«¿Qué te pide Dios a ti, hoy, en esta Venezuela?» Vive el Misterio Caracas 2026

Los días 6 y 7 de febrero, más de noventa integrantes del Regnum Christi en Caracas se dieron cita en el Instituto Andes para vivir una experiencia que fue mucho más que un taller: «Vive el Misterio» fue una invitación a conocer, asimilar y encarnar el carisma del Regnum Christi como camino de renovación espiritual y apostólica.

Un llamado que nos reúne y nos envía

Bajo el lema ¡Aquí estoy, porque me has llamado!, la jornada planteó una pregunta que cada participante debía acoger y responder con el corazón antes de despedirse. ¿Qué te pide Dios a ti, hoy, en esta Venezuela?

Desde el inicio, Francisco Gámez ofreció una mirada lúcida y honesta sobre la historia de la Iglesia en Venezuela: sus heridas, sus desafíos y su vigencia. Al escucharlo, algo se afirmó en el ambiente. Era necesario reconocer ese suelo, con sus luces y sombras, para comprender desde dónde se evangeliza hoy.

La singularidad del encuentro se hizo evidente en el auditorio. Legionarios de Cristo, Consagradas del Regnum Christi, jóvenes, adultos y matrimonios compartieron el mismo espacio, las mismas mesas y las mismas preguntas. No hubo jerarquías de asientos ni de voces. La diversidad no fue un obstáculo, sino el punto de partida para caminar juntos desde una misma misión.

Vive el Misterio Caracas 2026 fue un espacio sin jerarquías de asientos, pero sí con la certeza de que todos somos parte de la misma obra.

Verse como los demás te ven

Los talleres por secciones abrieron algo que pocas veces tiene espacio en la vida ordinaria: la posibilidad de contemplarse a través de los ojos del otro y sentarse a conversar sobre ello. Que cada sección pudiera evaluar y compartir la percepción que tiene de las demás, para luego preguntarse juntos cómo trabajar mejor en conjunto, convirtió a Vive el Misterio en un verdadero ejercicio de comunión y de confianza.

Uno de los asistentes lo expresó con sencillez: «Lo más importante fue compartir con otras realidades del Regnum Christi y profundizar en la fe, sin quedarse en lo más básico. Estar juntos, conocernos y compartir».
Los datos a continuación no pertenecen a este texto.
Context: an optimization exercise on an open-source flow, tuned for small area and a short achievable clock period. The choices shown serve that exercise and are no tape-out recipe.
The RTL was checked by simulation tests, not by an equivalence proof against the original design.
Power and IR drop assume default switching activity.

## flow/design.v (module list and top-level ports; edited modules follow where they fit)
// module PID: 38 lines
// module SegwayMath: 1021 lines
// module fa_cell: 4 lines
// module balance_cntrl: 23 lines
module balance_cntrl
# (parameter fast_sim=1)
(
input clk, rst_n,
input vld, pwr_up, rider_off,
input logic signed [15:0] ptch,
input logic signed [15:0] ptch_rt,
input logic [11:0] steer_pot,
input logic en_steer,
output logic signed [11:0] lft_spd,
output logic signed [11:0] rght_spd,
output logic too_fast
);
  // ...
==> flow/flow/run.sh <==
#!/bin/bash
# Layout flow: the standard synthesis, then an inverter clean-up around the
# full-adder cells (polarity.py) and a re-map of the remaining gates
# (remap.tcl, ABC area script), then the standard layout steps with plain
# buf_1 port buffers and a setup-repair target of MARGIN ns.
set -euo pipefail
MARGIN=8
R=orfs/results/sky130hd/balance_cntrl/base
bash standard.sh  synth > 1_standard_synth.log 2>&1
cp $R/1_2_yosys.v std_1_2_yosys.v
python3 flow/polarity.py std_1_2_yosys.v pol.v > 2_polarity.log 2>&1
export REMAP_LIB=$FLOW_HOME/platforms/sky130hd/lib/sky130_fd_sc_hd__tt_025C_1v80.lib
export REMAP_DONT_USE="$(sed -n '/DONT_USE_CELLS += /,/^$/p' $FLOW_HOME/platforms/sky130hd/config.mk | grep -o 'sky130_fd_sc_hd__[a-z0-9_]*' | tr '\n' ' ')"
STA=$(dirname $(command -v openroad))/sta
best=""; bestm=""
for s in flow/abc_*.script; do
  k=$(basename $s .script)
  REMAP_IN=pol.v REMAP_OUT=remap_$k.v REMAP_ABC_SCRIPT=$s yosys -c flow/remap.tcl > 3_remap_$k.log 2>&1 || continue
  PICK_NET=remap_$k.v PICK_LIB=$REMAP_LIB PICK_SDC=constraint.sdc $STA -no_init -exit flow/pick.tcl > 3_pick_$k.log 2>&1 || continue
  line=$(grep '^PICK' 3_pick_$k.log) || continue
  m=$(echo "$line" | awk '{print $3 * (37.5 - $5 * 1e9)}')
  echo "$k $line metric $m" >> 3_pick_summary.log
  if [ -z "$bestm" ] || awk "BEGIN {exit !($m < $bestm)}"; then best=$k; bestm=$m; fi
done
echo "chosen $best" >> 3_pick_summary.log
cp remap_$best.v remap.v
cp remap.v $R/1_2_yosys.v
rm -f $R/1_synth.odb $R/1_synth.sdc
ARGS=( "BUFFER_PORTS_ARGS=-buffer_cell sky130_fd_sc_hd__buf_1")
if [ "$MARGIN" != "none" ]; then
  ARGS+=("SETUP_SLACK_MARGIN=$MARGIN")
fi
bash standard.sh "${ARGS[@]}" finish > 4_standard_finish.log 2>&1
==> flow/flow/abc_a.script <==
strash
dch
map -B 0.9
topo
stime -c
buffer -c
upsize -c
dnsize -c
==> flow/flow/abc_b.script <==
strash
dc2
dch -f
map -a
strash
dch -f
map -a
topo
buffer -c
upsize -c
dnsize -c
==> flow/flow/abc_c.script <==
strash
&get -n
&fraig -x
&put
scorr
dc2
dretime
strash
&get -n
&dch -f
&nf -a
&put
buffer -c
upsize -c
dnsize -c
==> flow/flow/abc_e.script <==
strash
dc2
dch -f
map -a
strash
dc2
dch -f
map -a
strash
dch -f
map -a
topo
buffer -c
upsize -c
dnsize -c
==> flow/flow/abc_f.script <==
strash
&get -n
&dch -f
&nf -a
&put
strash
dch -f
map -a
topo
buffer -c
upsize -c
dnsize -c
==> flow/flow/pick.tcl <==
# Report area and worst setup slack of a candidate netlist (no wires).
# env: PICK_NET, PICK_LIB, PICK_SDC
read_liberty $::env(PICK_LIB)
read_verilog $::env(PICK_NET)
link_design balance_cntrl
read_sdc $::env(PICK_SDC)
set area 0.0
foreach inst [get_cells *] {
  set area [expr {$area + [get_property [get_lib_cells -of_objects $inst] area]}]
}
puts "PICK area $area slack [sta::worst_slack_cmd max]"
==> flow/flow/polarity.py <==
#!/usr/bin/env python3
"""Inverter clean-up around full adders in a flat sky130 gate netlist.

A full adder is self-dual: FA(~a, ~b, ~c) = (~sum, ~cout).  Each fa cell may
therefore run in inverted polarity.  This pass picks a polarity per fa cell
that needs the fewest inverters, removes the design's free inverters and adds
back one inverter per net whose complement some pin still needs.
Usage: polarity.py in.v out.v"""
import re, sys, collections

src = open(sys.argv[1]).read()
INV = re.compile(r'sky130_fd_sc_hd__(inv|clkinv)_\d+$')
FA = re.compile(r'sky130_fd_sc_hd__fa_\d+$')
OUTP = {'X', 'Y', 'Q', 'Q_N', 'SUM', 'COUT', 'HI', 'LO'}

m = re.search(r'\bmodule\s+(\w+)\s*\((.*?)\);(.*)\bendmodule', src, re.S)
top, portlist, body = m.group(1), m.group(2), m.group(3)
stmts = [s.strip() for s in body.split(';')]
cells = []      # [typ, name, {pin: net}]
other = []      # non-cell statements, kept verbatim
cre = re.compile(r'^(sky130_fd_sc_hd__\w+)\s+(\S+)\s*\((.*)\)$', re.S)
for s in stmts:
    if not s:
        continue
    mm = cre.match(s)
    if mm:
        pins = {p: n.strip() for p, n in re.findall(r'\.(\w+)\(([^()]*)\)', mm.group(3))}
        cells.append([mm.group(1), mm.group(2), pins])
    else:
        other.append(s)

# nets used by non-cell statements (assigns, ports) stay fixed
fixed_nets = set()
for s in other:
    if s.startswith('assign'):
        for tok in re.findall(r'\\\S+|[A-Za-z_][\w$]*(?:\[\d+\])?', s[len('assign'):]):
            fixed_nets.add(tok)
ports = set()
for s in other:
    mm = re.match(r'^(input|output|inout)\s*(\[(\d+):(\d+)\])?\s*(.*)$', s, re.S)
    if mm:
        names = [x.strip() for x in mm.group(5).split(',')]
        for n in names:
            if mm.group(2):
                a, b = int(mm.group(3)), int(mm.group(4))
                for i in range(min(a, b), max(a, b) + 1):
                    ports.add('%s[%d]' % (n, i))
            ports.add(n)
fixed_nets |= ports

driver = {}
for c in cells:
    for p, n in c[2].items():
        if p in OUTP:
            driver[n] = c

def is_free_inv(c):
    return INV.match(c[0]) and c[2]['Y'] not in fixed_nets

def root(n):
    par = 0
    seen = 0
    while n in driver and is_free_inv(driver[n]) and seen < 100:
        n = driver[n][2]['A']
        par ^= 1
        seen += 1
    return n, par

fas = [c for c in cells if FA.match(c[0])]
fa_idx = {c[1]: i for i, c in enumerate(fas)}
out_of = {}    # net -> fa index (physical driver)
for i, c in enumerate(fas):
    out_of[c[2]['SUM']] = i
    out_of[c[2]['COUT']] = i

# consumers: (cell, pin, root, parity, fa_index or None)
cons = []
for c in cells:
    if is_free_inv(c):
        continue
    for p, n in c[2].items():
        if p in OUTP:
            continue
        r, k = root(n)
        cons.append((c, p, r, k, fa_idx.get(c[1]) if FA.match(c[0]) else None))

f = [0] * len(fas)
def need(ci):
    c, p, r, k, w = cons[ci]
    ph = f[out_of[r]] if r in out_of else 0
    return k ^ ph ^ (f[w] if w is not None else 0)

by_root = collections.defaultdict(list)
for i, cc in enumerate(cons):
    by_root[cc[2]].append(i)
touch = collections.defaultdict(set)
for i, cc in enumerate(cons):
    if cc[4] is not None:
        touch[cc[4]].add(cc[2])
for i, c in enumerate(fas):
    touch[i].add(c[2]['SUM'])
    touch[i].add(c[2]['COUT'])

def cost_root(r):
    return 1 if any(need(i) for i in by_root[r]) else 0

def total():
    return sum(cost_root(r) for r in by_root)

before = total()
improved = True
it = 0
while improved and it < 50:
    improved = False
    it += 1
    for i in range(len(fas)):
        rs = touch[i]
        c0 = sum(cost_root(r) for r in rs)
        f[i] ^= 1
        c1 = sum(cost_root(r) for r in rs)
        if c1 < c0:
            improved = True
        else:
            f[i] ^= 1
after = total()

# rebuild
new_cells = [c for c in cells if not is_free_inv(c)]
old_inv = len(cells) - len(new_cells)
inv_net = {}
extra = []
wires = []
k = 0
for i, cc in enumerate(cons):
    c, p, r, par, w = cc
    if need(i):
        if r not in inv_net:
            k += 1
            nn = 'polinv_%d' % k
            inv_net[r] = nn
            wires.append(nn)
            extra.append(['sky130_fd_sc_hd__inv_1', 'polinv_cell_%d' % k, {'A': r, 'Y': nn}])
        c[2][p] = inv_net[r]
    else:
        c[2][p] = r

def emit(c):
    pins = ',\n'.join('    .%s(%s)' % (p, n + (' ' if n.startswith('\\') else '')) for p, n in c[2].items())
    return '  %s %s (\n%s\n  );' % (c[0], c[1], pins)

out = ['module %s(%s);' % (top, portlist)]
for s in other:
    out.append('  ' + s + ' ;')
for w_ in wires:
    out.append('  wire %s;' % w_)
for c in new_cells + extra:
    out.append(emit(c))
out.append('endmodule')
head = src[:m.start()]
open(sys.argv[2], 'w').write(head + '\n'.join(out) + '\n')
sys.stderr.write('polarity: %d fa cells, %d flipped, inverters %d -> %d (cost %d -> %d)\n'
                 % (len(fas), sum(f), old_inv, len(extra), before, after))
==> flow/flow/remap.tcl <==
# Re-map the random logic around the kept adder cells and flip-flops.
# env: REMAP_IN, REMAP_OUT, REMAP_LIB, REMAP_ABC_SCRIPT, REMAP_DONT_USE
yosys -import
set L $::env(REMAP_LIB)
read_liberty -ignore_miss_func -ignore_buses $L
read_verilog -defer $::env(REMAP_IN)
hierarchy -top balance_cntrl
foreach c {fa_1 fa_2 fa_4 dfrtp_1 dfrtp_2 dfrtp_4 dfxtp_1 conb_1} {
  catch { blackbox sky130_fd_sc_hd__$c }
}
flatten
opt_clean -purge
techmap
opt -fast
set dont_use {}
foreach c $::env(REMAP_DONT_USE) { lappend dont_use -dont_use $c }
abc -script $::env(REMAP_ABC_SCRIPT) -liberty $L {*}$dont_use
opt_clean -purge

stat -liberty $L
write_verilog -noattr -noexpr -nohex -nodec -selected $::env(REMAP_OUT)
==> flow/standard.sh <==
#!/bin/bash
# synth_recipe.tcl (not shown) runs the flow's synth.tcl, then flattens the netlist and writes it again
# the make line also repeats each setting of config.mk as NAME=value (left out here)
make -C /OpenROAD-flow-scripts/flow DESIGN_CONFIG=/design/flow/config.mk WORK_HOME=/design/flow/orfs CLKGATE_MAP_FILE= SYNTH_SCRIPT=/design/flow/synth_recipe.tcl "${@:-finish}"
==> flow/config.mk <==
export PLATFORM = sky130hd
export DESIGN_NAME = balance_cntrl
export DESIGN_NICKNAME = balance_cntrl
export VERILOG_FILES = /design/flow/design.v
export SDC_FILE = /design/flow/constraint.sdc
export NUM_CORES = 4
export LEC_CHECK = 0
export ABC_AREA = 1
export CAP_MARGIN = 20
export CORE_MARGIN = 2
export CORE_UTILIZATION = 65
export SLEW_MARGIN = 20
==> flow/constraint.sdc <==
create_clock -name core_clock -period 35.0 [get_ports {clk}]
set_input_delay 7.0000 -clock core_clock [delete_from_list [all_inputs] [get_ports {clk}]]
set_output_delay 7.0000 -clock core_clock [all_outputs]
set_load 0.01 [all_outputs]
El cierre: una certeza que no se improvisa

La misa dominical puso punto final al encuentro. Los participantes salieron, según describieron los organizadores, con el alma nutrida, pero también con algo más difícil de nombrar: la certeza de que la vocación no se vive en solitario.

«La importancia de tomarnos un momento para detenernos, evaluarnos y pensar la manera de avanzar en nuestra vocación y misión», resumió uno de los asistentes al despedirse. Una frase breve que, en el fondo, lo decía todo.